START The data

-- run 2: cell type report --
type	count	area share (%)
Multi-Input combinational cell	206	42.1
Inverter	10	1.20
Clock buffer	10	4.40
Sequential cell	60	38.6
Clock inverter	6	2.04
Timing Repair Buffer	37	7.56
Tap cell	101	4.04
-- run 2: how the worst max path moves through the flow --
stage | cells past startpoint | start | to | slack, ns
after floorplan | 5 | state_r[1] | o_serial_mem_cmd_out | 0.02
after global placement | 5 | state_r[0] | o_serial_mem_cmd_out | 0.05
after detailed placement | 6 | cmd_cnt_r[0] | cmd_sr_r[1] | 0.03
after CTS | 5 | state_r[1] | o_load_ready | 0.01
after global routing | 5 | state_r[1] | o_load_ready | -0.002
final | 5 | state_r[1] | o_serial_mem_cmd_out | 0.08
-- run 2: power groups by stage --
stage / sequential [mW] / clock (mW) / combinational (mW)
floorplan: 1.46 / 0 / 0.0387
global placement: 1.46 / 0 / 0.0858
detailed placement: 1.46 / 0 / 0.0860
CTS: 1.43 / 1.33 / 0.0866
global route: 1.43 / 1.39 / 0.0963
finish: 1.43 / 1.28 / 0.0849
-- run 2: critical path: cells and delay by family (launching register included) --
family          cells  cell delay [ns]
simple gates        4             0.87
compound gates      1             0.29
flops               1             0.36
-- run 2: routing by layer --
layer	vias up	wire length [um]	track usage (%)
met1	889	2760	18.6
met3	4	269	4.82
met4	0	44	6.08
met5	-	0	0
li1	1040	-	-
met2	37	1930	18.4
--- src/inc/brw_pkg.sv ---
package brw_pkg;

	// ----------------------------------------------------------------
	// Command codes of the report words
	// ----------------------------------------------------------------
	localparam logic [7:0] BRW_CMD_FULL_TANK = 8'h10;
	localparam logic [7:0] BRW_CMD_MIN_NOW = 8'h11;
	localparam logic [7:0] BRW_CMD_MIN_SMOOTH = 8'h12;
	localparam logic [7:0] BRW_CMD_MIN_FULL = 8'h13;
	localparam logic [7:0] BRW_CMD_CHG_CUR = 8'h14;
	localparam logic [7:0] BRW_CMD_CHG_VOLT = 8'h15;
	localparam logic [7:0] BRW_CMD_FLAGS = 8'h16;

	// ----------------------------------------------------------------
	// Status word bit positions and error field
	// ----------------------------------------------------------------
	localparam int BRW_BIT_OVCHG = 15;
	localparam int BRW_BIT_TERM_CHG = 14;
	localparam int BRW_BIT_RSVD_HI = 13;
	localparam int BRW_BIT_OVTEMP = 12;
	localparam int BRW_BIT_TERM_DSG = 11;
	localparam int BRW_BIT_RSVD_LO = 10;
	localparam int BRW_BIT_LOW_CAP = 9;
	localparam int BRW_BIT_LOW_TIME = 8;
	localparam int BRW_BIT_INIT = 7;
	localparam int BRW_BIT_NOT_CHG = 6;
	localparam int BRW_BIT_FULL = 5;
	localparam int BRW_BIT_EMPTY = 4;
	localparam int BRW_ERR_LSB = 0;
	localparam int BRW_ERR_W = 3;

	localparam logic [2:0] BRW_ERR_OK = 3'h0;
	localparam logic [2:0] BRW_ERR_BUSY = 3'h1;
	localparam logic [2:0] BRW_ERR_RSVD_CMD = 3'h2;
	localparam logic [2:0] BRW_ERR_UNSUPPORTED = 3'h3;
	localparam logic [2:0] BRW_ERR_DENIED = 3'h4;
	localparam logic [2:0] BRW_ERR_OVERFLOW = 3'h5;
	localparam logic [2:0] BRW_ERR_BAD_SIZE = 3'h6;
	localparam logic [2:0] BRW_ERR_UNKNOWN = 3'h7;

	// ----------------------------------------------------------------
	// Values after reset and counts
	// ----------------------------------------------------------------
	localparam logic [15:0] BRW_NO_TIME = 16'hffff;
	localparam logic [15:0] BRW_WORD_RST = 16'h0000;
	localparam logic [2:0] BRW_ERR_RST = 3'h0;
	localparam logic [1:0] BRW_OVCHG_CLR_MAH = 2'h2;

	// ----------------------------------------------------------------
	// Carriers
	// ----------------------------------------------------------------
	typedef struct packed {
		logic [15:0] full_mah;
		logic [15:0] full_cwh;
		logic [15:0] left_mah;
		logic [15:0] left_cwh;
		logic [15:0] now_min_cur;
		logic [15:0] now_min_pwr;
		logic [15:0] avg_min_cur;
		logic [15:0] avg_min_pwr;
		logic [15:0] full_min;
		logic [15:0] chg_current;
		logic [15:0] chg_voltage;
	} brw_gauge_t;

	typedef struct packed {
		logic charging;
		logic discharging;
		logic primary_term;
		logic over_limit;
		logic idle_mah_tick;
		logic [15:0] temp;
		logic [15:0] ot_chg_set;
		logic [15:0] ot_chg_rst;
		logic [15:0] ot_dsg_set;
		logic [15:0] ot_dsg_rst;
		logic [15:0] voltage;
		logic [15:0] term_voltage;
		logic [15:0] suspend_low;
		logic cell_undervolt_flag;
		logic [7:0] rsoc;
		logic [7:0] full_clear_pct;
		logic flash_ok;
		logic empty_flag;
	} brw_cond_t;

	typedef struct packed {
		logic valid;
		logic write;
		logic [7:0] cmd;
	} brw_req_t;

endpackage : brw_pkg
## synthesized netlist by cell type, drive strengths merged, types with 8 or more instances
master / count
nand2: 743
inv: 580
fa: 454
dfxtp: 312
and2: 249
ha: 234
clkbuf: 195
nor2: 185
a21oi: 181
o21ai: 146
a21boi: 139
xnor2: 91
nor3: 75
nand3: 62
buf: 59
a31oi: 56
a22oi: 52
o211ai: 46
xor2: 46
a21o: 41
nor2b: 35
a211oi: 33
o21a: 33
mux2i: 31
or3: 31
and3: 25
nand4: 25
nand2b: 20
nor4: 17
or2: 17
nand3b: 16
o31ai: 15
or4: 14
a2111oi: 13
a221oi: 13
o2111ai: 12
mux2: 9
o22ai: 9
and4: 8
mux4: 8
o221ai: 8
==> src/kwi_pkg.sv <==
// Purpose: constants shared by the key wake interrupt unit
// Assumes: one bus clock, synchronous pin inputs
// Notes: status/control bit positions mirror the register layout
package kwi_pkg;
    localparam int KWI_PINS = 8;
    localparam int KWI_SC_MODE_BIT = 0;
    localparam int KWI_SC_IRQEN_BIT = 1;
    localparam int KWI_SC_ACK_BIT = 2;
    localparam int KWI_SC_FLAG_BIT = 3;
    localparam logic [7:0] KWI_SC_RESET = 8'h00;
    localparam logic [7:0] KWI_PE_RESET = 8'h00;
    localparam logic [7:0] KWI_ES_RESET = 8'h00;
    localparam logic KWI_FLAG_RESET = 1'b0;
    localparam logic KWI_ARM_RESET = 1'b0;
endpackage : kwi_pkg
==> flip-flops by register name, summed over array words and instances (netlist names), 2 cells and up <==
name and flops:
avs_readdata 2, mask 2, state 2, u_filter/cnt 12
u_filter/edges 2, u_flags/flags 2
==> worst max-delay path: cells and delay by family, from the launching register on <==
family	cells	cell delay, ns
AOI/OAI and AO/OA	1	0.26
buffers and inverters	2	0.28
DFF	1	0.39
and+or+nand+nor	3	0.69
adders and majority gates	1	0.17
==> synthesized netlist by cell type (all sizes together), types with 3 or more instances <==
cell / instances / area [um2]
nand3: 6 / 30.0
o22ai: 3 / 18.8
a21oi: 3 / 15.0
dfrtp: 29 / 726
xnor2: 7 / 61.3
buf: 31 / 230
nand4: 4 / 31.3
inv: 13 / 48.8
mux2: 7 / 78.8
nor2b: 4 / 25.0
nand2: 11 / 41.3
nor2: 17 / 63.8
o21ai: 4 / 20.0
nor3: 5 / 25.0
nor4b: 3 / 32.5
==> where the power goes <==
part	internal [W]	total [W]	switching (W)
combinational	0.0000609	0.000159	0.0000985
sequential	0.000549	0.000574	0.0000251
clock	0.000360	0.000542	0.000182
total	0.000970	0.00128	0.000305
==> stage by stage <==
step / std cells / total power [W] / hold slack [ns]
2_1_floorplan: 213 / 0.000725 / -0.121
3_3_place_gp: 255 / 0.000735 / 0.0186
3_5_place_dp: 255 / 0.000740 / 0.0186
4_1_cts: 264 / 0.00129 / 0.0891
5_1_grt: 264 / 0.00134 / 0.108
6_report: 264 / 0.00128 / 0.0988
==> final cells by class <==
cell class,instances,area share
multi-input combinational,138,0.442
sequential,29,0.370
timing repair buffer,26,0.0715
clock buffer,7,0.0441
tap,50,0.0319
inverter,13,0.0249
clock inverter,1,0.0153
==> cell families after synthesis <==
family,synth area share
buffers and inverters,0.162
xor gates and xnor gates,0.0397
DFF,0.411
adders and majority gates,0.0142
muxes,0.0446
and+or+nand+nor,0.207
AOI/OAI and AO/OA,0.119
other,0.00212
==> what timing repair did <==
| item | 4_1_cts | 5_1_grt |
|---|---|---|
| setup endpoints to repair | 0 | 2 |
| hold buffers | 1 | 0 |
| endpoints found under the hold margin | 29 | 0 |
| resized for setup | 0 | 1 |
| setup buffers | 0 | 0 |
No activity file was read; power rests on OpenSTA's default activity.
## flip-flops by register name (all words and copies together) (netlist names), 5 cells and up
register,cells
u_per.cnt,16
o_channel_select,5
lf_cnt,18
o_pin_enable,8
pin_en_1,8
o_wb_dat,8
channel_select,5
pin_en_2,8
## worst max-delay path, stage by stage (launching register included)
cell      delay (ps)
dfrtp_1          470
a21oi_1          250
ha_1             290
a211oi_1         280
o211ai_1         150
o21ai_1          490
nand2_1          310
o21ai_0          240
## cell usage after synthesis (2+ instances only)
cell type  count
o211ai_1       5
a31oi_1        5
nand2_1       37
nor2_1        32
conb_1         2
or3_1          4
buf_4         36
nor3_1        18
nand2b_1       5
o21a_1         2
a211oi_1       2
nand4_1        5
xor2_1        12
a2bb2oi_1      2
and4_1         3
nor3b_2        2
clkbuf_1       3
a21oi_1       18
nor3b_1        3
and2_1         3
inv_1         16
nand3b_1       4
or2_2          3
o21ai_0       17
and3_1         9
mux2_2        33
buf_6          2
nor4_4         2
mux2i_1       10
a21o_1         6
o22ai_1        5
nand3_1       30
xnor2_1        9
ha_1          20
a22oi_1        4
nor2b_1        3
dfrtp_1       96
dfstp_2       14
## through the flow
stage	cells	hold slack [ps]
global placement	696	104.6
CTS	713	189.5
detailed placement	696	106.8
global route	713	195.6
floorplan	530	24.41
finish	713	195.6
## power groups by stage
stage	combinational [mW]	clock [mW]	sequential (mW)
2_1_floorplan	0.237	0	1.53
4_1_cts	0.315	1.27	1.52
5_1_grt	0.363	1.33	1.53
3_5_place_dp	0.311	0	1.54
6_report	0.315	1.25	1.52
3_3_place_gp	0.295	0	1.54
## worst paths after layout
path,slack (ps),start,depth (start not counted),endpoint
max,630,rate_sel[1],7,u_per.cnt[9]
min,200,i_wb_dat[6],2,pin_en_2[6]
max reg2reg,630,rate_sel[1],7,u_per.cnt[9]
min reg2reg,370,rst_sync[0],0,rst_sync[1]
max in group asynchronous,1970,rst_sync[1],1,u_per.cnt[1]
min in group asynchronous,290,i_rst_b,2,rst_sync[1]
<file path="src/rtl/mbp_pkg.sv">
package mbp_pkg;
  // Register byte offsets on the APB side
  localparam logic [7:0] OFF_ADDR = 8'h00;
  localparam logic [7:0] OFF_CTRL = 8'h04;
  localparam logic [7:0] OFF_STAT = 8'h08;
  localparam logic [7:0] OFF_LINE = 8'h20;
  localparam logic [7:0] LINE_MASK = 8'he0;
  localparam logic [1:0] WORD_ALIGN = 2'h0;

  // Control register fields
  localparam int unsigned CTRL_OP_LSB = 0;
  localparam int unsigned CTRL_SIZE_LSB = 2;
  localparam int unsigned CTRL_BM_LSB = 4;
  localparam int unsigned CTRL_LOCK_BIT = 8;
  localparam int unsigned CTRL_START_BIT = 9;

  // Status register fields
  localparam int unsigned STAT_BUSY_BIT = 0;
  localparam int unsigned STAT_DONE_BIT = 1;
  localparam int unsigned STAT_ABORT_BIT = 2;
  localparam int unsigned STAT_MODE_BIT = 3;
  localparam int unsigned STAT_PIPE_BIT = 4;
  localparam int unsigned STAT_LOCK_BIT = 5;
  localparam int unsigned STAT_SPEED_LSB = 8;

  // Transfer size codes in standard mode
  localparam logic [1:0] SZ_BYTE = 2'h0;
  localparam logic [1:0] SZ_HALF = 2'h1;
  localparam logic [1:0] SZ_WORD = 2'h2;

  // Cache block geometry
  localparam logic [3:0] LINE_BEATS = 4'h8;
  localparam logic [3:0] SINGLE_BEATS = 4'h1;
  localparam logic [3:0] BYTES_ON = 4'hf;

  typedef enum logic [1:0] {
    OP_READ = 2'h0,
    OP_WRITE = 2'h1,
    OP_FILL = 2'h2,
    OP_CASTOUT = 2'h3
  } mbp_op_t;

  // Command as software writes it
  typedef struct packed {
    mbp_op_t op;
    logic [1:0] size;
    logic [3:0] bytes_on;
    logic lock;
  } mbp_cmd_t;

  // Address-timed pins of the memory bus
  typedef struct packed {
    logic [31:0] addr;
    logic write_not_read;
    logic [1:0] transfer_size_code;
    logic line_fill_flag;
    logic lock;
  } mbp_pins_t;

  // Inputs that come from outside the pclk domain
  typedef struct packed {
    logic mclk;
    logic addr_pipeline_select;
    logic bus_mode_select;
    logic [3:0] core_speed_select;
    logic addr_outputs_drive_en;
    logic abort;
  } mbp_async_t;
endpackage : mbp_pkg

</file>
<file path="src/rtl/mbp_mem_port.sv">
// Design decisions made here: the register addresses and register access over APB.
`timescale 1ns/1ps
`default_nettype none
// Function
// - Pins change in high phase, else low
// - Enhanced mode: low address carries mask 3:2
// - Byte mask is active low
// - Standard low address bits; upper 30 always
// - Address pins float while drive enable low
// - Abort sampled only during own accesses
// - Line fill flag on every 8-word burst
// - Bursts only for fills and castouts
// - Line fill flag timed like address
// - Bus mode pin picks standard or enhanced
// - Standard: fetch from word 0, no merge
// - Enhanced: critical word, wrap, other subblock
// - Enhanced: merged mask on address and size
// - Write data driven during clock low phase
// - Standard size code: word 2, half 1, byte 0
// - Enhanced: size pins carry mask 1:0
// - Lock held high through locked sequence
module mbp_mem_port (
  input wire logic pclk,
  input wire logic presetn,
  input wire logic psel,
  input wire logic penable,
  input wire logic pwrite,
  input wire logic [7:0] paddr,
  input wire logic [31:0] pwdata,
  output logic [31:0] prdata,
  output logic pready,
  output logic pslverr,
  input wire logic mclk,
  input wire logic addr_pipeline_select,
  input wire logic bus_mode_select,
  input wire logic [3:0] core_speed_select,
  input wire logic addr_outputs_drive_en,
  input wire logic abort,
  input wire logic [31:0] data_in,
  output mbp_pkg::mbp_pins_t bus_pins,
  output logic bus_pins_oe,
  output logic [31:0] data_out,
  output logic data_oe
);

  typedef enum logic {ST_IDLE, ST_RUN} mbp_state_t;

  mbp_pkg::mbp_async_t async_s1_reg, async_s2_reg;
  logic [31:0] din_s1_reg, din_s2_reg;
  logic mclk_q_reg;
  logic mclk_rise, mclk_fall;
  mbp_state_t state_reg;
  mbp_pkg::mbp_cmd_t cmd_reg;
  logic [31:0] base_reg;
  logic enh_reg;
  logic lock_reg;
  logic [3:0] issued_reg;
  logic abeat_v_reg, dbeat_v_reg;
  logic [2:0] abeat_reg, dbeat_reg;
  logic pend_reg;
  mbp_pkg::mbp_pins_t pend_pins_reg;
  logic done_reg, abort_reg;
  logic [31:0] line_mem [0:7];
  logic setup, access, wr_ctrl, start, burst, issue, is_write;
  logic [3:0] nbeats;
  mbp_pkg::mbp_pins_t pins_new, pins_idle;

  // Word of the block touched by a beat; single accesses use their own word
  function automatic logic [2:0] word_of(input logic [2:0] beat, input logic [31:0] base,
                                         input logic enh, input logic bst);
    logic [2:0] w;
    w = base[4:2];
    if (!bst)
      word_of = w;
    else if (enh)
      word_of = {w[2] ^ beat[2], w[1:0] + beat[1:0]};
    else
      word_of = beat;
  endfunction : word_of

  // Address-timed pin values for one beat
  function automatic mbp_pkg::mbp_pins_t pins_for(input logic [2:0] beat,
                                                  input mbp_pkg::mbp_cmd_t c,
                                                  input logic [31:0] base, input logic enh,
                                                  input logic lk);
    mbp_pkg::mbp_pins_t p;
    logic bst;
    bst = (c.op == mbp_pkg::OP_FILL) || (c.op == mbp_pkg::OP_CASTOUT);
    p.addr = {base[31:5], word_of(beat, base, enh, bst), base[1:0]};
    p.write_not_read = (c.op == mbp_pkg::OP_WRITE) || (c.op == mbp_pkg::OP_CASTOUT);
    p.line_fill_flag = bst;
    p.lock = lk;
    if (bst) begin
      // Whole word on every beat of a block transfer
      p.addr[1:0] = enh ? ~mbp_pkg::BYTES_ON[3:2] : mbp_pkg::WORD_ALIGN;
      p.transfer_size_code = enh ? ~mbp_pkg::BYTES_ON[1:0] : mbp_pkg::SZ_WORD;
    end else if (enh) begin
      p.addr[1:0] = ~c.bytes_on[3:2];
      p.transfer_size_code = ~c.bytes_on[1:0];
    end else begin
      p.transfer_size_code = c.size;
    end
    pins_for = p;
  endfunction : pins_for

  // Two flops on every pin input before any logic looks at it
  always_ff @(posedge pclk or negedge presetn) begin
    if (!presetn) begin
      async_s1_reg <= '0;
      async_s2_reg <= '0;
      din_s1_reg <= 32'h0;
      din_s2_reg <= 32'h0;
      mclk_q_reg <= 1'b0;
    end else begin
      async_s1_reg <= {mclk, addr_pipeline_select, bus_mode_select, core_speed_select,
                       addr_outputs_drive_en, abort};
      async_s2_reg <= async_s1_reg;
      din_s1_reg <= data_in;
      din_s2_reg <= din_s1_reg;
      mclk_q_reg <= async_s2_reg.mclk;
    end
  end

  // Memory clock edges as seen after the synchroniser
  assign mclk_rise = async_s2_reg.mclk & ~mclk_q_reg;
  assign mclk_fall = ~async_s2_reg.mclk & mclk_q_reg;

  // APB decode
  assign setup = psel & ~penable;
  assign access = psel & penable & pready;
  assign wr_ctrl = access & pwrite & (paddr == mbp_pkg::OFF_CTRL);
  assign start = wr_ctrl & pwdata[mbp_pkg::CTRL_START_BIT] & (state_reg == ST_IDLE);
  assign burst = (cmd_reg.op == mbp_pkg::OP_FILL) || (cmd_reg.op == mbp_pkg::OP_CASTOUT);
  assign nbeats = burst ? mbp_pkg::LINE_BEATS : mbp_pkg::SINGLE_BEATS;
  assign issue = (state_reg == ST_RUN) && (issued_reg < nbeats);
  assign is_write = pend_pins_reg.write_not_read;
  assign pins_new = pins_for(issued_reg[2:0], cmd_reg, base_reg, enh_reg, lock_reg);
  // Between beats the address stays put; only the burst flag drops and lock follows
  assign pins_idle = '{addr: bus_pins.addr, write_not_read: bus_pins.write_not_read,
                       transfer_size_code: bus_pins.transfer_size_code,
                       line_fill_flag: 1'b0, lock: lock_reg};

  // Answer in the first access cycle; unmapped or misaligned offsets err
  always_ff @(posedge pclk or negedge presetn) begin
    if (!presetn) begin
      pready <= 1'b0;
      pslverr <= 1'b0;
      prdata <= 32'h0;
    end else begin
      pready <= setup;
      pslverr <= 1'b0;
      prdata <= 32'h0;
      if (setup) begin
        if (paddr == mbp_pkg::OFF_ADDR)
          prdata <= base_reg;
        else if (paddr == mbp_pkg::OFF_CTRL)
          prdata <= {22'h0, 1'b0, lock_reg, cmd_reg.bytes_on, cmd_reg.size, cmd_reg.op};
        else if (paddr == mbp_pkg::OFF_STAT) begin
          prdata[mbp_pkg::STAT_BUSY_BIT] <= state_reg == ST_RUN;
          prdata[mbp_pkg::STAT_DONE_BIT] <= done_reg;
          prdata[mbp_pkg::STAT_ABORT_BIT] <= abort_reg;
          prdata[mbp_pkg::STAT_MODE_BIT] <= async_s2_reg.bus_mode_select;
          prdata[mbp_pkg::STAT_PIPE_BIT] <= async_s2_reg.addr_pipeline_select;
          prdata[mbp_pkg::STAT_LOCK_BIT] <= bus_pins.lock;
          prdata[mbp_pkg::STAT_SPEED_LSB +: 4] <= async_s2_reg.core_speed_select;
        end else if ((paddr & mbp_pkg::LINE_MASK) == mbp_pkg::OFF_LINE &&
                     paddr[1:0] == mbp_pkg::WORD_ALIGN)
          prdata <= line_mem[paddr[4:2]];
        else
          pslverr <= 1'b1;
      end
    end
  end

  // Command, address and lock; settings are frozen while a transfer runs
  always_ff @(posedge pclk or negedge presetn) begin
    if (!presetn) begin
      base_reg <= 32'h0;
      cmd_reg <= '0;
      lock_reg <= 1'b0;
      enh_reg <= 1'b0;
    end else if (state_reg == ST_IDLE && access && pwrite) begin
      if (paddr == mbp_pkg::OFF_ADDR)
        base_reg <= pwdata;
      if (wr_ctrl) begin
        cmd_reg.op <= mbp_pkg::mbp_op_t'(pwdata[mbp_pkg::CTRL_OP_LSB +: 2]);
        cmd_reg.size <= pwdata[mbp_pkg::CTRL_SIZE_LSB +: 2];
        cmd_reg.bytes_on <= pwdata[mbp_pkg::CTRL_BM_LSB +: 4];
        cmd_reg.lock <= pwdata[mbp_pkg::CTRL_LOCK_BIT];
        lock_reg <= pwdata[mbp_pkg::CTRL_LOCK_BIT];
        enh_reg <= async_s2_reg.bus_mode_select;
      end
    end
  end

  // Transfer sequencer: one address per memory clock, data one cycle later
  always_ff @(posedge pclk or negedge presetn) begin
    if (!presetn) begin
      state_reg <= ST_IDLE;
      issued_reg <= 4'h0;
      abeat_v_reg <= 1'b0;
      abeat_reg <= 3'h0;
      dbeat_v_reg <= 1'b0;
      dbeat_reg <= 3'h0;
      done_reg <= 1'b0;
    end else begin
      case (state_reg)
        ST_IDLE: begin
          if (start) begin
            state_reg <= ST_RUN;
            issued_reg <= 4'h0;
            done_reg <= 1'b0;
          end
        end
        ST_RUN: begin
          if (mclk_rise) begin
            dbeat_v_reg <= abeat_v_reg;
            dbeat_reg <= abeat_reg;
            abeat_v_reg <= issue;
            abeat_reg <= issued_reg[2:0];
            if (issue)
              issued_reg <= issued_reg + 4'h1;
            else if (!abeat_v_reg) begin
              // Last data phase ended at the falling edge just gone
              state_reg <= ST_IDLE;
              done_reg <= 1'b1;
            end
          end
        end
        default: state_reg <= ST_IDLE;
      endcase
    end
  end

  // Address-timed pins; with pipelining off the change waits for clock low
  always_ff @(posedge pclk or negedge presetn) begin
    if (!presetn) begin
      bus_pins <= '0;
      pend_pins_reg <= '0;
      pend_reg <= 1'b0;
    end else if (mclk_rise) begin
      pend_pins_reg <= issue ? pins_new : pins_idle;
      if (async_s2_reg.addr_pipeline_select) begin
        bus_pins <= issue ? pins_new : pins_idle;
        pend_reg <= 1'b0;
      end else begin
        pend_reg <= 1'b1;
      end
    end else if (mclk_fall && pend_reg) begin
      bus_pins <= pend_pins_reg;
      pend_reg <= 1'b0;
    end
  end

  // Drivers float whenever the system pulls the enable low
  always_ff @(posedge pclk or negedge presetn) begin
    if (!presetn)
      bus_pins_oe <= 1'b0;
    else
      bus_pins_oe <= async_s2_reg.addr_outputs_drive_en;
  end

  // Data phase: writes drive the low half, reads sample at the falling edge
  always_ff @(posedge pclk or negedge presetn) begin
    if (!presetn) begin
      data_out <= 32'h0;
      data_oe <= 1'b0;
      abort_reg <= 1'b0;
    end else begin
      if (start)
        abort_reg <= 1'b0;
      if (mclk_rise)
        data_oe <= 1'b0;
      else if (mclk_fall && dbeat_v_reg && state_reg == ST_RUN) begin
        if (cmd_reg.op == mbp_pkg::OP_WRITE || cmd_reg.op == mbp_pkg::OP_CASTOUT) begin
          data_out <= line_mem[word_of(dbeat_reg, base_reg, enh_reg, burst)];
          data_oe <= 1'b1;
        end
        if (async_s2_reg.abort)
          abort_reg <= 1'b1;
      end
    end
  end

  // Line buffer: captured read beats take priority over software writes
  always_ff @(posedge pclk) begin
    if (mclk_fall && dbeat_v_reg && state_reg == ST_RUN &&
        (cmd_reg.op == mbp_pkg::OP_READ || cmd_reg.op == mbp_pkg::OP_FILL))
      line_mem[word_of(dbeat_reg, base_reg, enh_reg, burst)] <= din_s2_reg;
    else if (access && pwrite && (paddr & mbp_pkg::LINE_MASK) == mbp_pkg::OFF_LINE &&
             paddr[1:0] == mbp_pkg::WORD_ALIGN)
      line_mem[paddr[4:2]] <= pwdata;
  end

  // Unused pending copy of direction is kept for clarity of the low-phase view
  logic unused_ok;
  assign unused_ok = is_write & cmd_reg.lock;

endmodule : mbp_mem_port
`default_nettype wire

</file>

END The data

* **Problem statement**:
Every line above that includes the word "stage" must appear in the answer.

* **Output for this task**:
stage | cells past startpoint | start | to | slack, ns
-- run 2: power groups by stage --
stage / sequential [mW] / clock (mW) / combinational (mW)
==> stage by stage <==
## worst max-delay path, stage by stage (launching register included)
stage	cells	hold slack [ps]
## power groups by stage
stage	combinational [mW]	clock [mW]	sequential (mW)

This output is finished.